The Second Assistant
II and I was the star.
     
    “Morning.” I walked into the office on Monday.
    “Hey,” Lara managed as she typed an e-mail. She was le dernier cri in her third new Marc Jacobs dress in a week. From whence? I wondered. As did everyone else in the office, judging by the looks on theirfaces. But who cared? Thanks to Winona, shoplifting your clothes had become almost as cool as knitting them yourself. “How was the apartment?” she asked.
    “Oh, great. I took it.”
    “Cool. It’s a great deal.” She barely looked up.
    “Yeah, though it’s not like I spent much time there this weekend.”
    “Oh, well.” Lara was back in work headspace, but I was desperate to tell somebody about my amazing day.
    “I was up in Malibu at some guy’s house,” I persisted. And that got them. Not Lara, but the other assistants in my office, Talitha and Courtney.

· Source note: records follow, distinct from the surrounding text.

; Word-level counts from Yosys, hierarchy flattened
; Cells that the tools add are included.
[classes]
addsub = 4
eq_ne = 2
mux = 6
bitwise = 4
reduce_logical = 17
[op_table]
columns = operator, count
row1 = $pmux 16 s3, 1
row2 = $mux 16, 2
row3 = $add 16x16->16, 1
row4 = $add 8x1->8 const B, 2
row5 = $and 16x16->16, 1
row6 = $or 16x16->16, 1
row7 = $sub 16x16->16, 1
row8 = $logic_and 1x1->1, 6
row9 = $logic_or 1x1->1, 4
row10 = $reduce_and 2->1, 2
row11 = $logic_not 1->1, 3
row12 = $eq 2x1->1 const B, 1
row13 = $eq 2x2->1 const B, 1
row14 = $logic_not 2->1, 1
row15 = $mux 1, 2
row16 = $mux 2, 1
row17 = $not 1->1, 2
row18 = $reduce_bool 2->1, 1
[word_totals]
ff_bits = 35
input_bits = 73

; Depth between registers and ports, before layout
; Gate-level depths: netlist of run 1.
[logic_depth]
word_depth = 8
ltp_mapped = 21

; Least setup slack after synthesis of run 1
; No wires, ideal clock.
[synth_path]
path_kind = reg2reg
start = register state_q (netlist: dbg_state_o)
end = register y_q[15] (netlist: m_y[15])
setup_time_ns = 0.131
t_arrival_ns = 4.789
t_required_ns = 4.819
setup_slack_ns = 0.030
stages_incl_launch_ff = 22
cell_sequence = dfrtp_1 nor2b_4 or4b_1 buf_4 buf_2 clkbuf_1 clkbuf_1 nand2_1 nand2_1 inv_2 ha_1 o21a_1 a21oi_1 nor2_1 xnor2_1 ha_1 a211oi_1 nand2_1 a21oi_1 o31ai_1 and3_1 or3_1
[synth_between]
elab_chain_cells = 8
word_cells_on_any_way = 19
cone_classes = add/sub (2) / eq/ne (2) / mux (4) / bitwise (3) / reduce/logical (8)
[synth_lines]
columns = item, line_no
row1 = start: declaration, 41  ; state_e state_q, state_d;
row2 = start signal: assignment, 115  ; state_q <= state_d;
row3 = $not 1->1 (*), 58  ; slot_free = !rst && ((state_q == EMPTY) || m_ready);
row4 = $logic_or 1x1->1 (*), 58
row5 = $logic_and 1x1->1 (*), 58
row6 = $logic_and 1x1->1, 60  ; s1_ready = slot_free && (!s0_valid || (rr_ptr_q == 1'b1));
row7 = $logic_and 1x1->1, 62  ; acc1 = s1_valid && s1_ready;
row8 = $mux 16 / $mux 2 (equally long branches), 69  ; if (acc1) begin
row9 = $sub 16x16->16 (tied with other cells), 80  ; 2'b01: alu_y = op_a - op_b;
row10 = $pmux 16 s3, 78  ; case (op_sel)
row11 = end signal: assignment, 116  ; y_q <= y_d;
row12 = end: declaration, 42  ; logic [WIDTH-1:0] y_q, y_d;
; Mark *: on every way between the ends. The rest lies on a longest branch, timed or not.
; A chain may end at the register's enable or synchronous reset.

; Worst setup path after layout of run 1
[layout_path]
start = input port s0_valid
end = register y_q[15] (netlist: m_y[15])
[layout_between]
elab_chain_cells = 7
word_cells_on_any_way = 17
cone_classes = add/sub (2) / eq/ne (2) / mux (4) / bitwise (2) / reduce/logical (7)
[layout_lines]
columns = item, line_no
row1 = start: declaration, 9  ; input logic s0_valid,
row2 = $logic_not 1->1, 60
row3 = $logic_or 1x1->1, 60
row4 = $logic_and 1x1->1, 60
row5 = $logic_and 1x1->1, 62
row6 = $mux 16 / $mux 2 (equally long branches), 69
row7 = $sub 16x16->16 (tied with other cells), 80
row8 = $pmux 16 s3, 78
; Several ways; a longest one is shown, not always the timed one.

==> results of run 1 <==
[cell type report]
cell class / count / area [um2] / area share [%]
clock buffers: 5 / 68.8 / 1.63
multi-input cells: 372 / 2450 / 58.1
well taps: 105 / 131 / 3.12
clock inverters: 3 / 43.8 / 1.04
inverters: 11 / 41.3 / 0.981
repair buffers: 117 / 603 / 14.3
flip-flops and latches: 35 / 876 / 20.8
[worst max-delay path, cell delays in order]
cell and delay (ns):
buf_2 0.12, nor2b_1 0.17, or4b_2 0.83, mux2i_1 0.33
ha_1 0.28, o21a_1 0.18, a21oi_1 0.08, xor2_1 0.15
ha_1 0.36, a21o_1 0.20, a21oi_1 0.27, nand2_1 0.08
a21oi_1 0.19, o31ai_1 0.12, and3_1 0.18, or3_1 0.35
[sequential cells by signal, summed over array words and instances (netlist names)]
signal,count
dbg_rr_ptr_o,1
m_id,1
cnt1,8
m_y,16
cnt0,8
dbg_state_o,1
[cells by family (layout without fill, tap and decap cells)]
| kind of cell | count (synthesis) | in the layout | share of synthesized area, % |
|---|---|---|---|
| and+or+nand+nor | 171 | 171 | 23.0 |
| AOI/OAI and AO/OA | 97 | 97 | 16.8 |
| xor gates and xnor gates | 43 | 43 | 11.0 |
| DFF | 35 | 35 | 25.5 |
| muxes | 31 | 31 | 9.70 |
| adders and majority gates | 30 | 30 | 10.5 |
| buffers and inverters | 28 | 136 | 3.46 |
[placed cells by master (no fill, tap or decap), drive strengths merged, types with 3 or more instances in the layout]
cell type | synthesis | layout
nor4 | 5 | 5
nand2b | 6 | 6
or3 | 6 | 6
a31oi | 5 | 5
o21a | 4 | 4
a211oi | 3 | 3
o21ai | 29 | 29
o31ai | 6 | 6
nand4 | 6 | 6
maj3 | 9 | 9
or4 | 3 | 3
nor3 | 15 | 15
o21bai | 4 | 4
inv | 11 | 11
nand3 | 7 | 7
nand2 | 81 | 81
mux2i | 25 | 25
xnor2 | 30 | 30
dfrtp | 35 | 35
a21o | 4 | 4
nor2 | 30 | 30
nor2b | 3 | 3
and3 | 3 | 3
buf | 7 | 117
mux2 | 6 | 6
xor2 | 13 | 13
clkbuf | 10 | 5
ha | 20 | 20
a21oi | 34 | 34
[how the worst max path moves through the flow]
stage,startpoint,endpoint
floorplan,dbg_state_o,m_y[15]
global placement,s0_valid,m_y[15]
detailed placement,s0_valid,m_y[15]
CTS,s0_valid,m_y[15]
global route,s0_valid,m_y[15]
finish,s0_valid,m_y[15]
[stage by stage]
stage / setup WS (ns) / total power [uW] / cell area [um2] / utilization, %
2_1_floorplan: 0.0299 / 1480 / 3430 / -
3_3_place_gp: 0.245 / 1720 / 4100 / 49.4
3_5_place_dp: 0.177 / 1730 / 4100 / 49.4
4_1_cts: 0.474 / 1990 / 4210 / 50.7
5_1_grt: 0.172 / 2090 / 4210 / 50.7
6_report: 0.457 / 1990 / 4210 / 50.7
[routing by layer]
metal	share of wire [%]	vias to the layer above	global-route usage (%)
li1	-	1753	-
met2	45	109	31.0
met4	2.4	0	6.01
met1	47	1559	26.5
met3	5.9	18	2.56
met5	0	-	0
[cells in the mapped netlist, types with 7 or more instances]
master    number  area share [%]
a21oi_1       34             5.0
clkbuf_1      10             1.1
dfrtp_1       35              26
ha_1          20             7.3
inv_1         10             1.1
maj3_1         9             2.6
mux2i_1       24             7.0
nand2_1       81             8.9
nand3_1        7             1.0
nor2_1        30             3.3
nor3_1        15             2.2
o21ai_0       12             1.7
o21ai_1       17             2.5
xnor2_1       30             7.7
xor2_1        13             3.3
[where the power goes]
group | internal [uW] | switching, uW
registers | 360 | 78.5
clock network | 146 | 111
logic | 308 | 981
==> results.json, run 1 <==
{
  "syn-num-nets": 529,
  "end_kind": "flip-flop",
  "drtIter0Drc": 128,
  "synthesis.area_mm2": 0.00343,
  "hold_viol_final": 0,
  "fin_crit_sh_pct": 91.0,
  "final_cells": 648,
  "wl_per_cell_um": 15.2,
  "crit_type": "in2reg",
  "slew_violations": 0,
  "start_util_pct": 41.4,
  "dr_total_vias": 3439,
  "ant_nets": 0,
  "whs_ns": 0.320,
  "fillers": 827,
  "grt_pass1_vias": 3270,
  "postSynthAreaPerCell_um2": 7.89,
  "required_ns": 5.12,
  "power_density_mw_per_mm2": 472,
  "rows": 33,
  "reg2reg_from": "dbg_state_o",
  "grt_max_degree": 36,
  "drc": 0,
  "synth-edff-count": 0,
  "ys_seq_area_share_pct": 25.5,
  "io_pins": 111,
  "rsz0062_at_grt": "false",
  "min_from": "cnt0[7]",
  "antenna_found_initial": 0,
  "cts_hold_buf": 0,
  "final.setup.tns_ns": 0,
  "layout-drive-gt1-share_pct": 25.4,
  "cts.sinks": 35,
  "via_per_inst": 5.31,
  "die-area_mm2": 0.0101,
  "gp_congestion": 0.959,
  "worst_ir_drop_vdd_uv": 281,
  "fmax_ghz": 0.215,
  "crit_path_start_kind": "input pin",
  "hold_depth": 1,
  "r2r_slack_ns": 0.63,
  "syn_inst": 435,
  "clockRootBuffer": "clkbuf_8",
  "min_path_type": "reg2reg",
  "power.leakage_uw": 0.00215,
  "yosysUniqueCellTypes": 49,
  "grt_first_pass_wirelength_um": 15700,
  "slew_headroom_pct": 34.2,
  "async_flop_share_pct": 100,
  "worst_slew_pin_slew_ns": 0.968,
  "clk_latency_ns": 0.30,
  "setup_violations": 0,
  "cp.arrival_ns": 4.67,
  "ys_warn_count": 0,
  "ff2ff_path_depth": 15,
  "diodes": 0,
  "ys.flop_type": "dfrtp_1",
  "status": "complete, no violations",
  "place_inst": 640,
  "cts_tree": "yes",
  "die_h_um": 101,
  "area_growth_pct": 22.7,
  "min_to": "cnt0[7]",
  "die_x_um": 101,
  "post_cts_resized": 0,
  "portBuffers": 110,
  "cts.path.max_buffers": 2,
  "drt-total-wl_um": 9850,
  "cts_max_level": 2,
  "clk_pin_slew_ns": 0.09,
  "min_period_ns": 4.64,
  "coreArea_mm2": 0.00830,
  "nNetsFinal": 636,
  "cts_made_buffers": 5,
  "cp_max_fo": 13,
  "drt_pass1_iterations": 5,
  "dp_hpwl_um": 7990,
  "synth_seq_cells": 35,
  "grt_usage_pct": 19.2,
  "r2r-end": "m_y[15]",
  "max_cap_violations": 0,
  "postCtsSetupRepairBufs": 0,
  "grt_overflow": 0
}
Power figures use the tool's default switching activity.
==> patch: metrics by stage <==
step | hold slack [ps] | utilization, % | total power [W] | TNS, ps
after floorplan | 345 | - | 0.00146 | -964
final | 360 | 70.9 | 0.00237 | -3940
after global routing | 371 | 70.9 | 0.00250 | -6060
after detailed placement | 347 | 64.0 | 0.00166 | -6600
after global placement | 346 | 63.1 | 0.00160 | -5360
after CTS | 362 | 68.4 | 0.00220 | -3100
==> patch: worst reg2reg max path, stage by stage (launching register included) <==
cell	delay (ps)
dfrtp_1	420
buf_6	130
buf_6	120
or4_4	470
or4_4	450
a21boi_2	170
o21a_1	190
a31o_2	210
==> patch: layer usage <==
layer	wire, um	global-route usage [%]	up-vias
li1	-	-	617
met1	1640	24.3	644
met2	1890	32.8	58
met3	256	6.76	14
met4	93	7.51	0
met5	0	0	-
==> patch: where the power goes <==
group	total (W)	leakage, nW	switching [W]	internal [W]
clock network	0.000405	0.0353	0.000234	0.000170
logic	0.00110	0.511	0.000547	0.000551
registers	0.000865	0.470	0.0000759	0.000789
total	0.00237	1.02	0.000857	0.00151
[config.mk]
export PLATFORM = sky130hd
export DESIGN_NAME = reg_file_param
export DESIGN_NICKNAME = d
export VERILOG_FILES = /design/src/rtl/reg_file_param.sv
export SDC_FILE = /design/constraint.sdc
export NUM_CORES = 1
export LEC_CHECK = 0
export BUFFER_PORTS_ARGS = -buffer_cell sky130_fd_sc_hd__buf_2
export CAP_MARGIN = 5
export CORE_MARGIN = 5
export CORE_UTILIZATION = 55
export CTS_CLUSTER_DIAMETER = 60
export DETAILED_ROUTE_END_ITERATION = 12
export GPL_ROUTABILITY_DRIVEN = 0
export PLACE_DENSITY = 0.74
export RECOVER_POWER = 50
export REMOVE_ABC_BUFFERS = 1
export SLEW_MARGIN = 15
export SYNTH_ARGS = -nofsm -noshare
export SYNTH_HDL_FRONTEND = slang
export SYNTH_SLANG_ARGS = --single-unit
[constraint.sdc]
create_clock -name Clk -period 4.2 [get_ports Clk]
set_input_delay 0 -clock Clk [delete_from_list [all_inputs] [get_ports Clk]]
set_output_delay 0 -clock Clk [all_outputs]
set_load 0.05 [all_outputs]
[src/rtl/reg_file_param.sv]
// rtl/reg_file_param.sv - parametrised MIPS register file with post-reset clear sweep
// Optional write-first forwarding when REGMEM_BYPASS_EN is defined.
module reg_file_param #(
    parameter int DATA_W   = 32,
    parameter int ADDR_W   = 5,
    parameter int DEPTH    = 32,
    parameter int NUM_RD   = 2,
    parameter int ZERO_REG = 1
) (
    input  logic                       Clk,
    input  logic                       Rst_n,
    input  logic                       RegWrite,
    input  logic [ADDR_W-1:0]          WriteReg,
    input  logic [DATA_W-1:0]          WriteData,
    input  logic [NUM_RD*ADDR_W-1:0]   ReadReg,
    output logic [NUM_RD*DATA_W-1:0]   ReadData,
    output logic                       Ready,
    output logic                       WrDrop
);

    typedef enum logic {INIT, RUN} state_e;

    localparam logic [ADDR_W:0]   DEPTH_X  = (ADDR_W+1)'(DEPTH);
    localparam logic [ADDR_W-1:0] LAST_IDX = ADDR_W'(DEPTH - 1);

    state_e             state_q, state_d;
    logic [ADDR_W-1:0]  clr_idx_q, clr_idx_d;
    logic               wr_drop_q, wr_drop_d;
    logic [DATA_W-1:0]  mem [DEPTH];

    logic wr_in_range;
    logic wr_zero;
    logic wr_commit;

    function automatic logic in_range(input logic [ADDR_W-1:0] a);
        return {1'b0, a} < DEPTH_X;
    endfunction

    function automatic logic is_zero_reg(input logic [ADDR_W-1:0] a);
        return (ZERO_REG != 0) && (a == '0);
    endfunction

    always_comb begin
        wr_in_range = in_range(WriteReg);
        wr_zero     = is_zero_reg(WriteReg);
        wr_commit   = (state_q == RUN) && RegWrite && wr_in_range && !wr_zero;
    end

    always_comb begin
        state_d   = state_q;
        clr_idx_d = clr_idx_q;
        wr_drop_d = 1'b0;
        case (state_q)
            INIT: begin
                clr_idx_d = clr_idx_q + ADDR_W'(1);
                wr_drop_d = RegWrite;
                if (clr_idx_q == LAST_IDX) begin
                    state_d   = RUN;
                    clr_idx_d = '0;
                end
            end
            RUN: begin
                // Zero-register writes are a legal discard and stay silent.
                wr_drop_d = RegWrite && !wr_in_range;
            end
            default: state_d = INIT;
        endcase
    end

    always_ff @(posedge Clk or negedge Rst_n) begin
        if (!Rst_n) begin
            state_q   <= INIT;
            clr_idx_q <= '0;
            wr_drop_q <= 1'b0;
        end else begin
            state_q   <= state_d;
            clr_idx_q <= clr_idx_d;
            wr_drop_q <= wr_drop_d;
        end
    end

    // Array has no reset; the INIT sweep is what makes its contents defined.
    always_ff @(posedge Clk) begin
        if (state_q == INIT) begin
            mem[clr_idx_q] <= '0;
        end else if (wr_commit) begin
            mem[WriteReg] <= WriteData;
        end
    end

    for (genvar i = 0; i < NUM_RD; i++) begin : g_rd
        logic [ADDR_W-1:0] ra;
        logic [DATA_W-1:0] rd;

        always_comb begin
            ra = ReadReg[i*ADDR_W +: ADDR_W];
            rd = '0;
            if ((state_q == RUN) && in_range(ra) && !is_zero_reg(ra)) begin
`ifdef REGMEM_BYPASS_EN
                if (wr_commit && (WriteReg == ra)) begin
                    rd = WriteData;
                end else begin
                    rd = mem[ra];
                end
`else
                rd = mem[ra];
`endif
            end
        end

        assign ReadData[i*DATA_W +: DATA_W] = rd;
    end

    assign Ready  = (state_q == RUN);
    assign WrDrop = wr_drop_q;

endmodule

    Until this moment my fellow assistants had been almost entirely uninterested in me. They’d looked me up and down on my first day and pretty much ignored me since. Talitha had brown, sloe eyes and long, blond mermaid hair. Her midriff was permanently exposed in an array of jewel-colored, mind-blowingly expensive hippie clothes. She was the exception that proved the black-clad Hollywood rule. She was also staggeringly ignorant of anything that happened outside the Los Angeles city limits. Except for dating, and then she was interested, conversant, and very, very prepared to travel. Apparently her parents were both prestigious Hollywood writers, but you’d never have known it, and her only ambition seemed to be to have a romantic life as colorful as her Schiaparelli-pink skirt. Her boss was a permanently absent woman called Gigi whose back I’d only ever glimpsed being trailed by a small wheelie suitcase out of the door. She was always on location with some actress or other in London or Zagreb or Sydney. I did see her face once, though, when I went into her office to find a copy of a script that Victoria asked me to read. There, on her wall, above a long-dead plant was a six-by-four framed black-and-white studio photograph of the elusive Gigi laughing her surgically lifted ass off, her hair blowing gently in the wind machine with a bewildered Labrador trying his hardest to look frolicsome for the camera and his hysterical owner. Rumor had it that Gigi only took on clients who looked like her, with oversize lips, undersize nose, and parched blond locks. Or perhaps she had grown to look like her clients over the years. Nobody really remembered how the cloning had begun, but I’d stake my life that being a fly on the wall at a Christmas party for Gigi’s client list would be a wild, freakish thing.Still, it was perfect for Talitha to be a latchkey assistant because she was resourceful enough to spend her days on Friendster in search of her ideal studio executive.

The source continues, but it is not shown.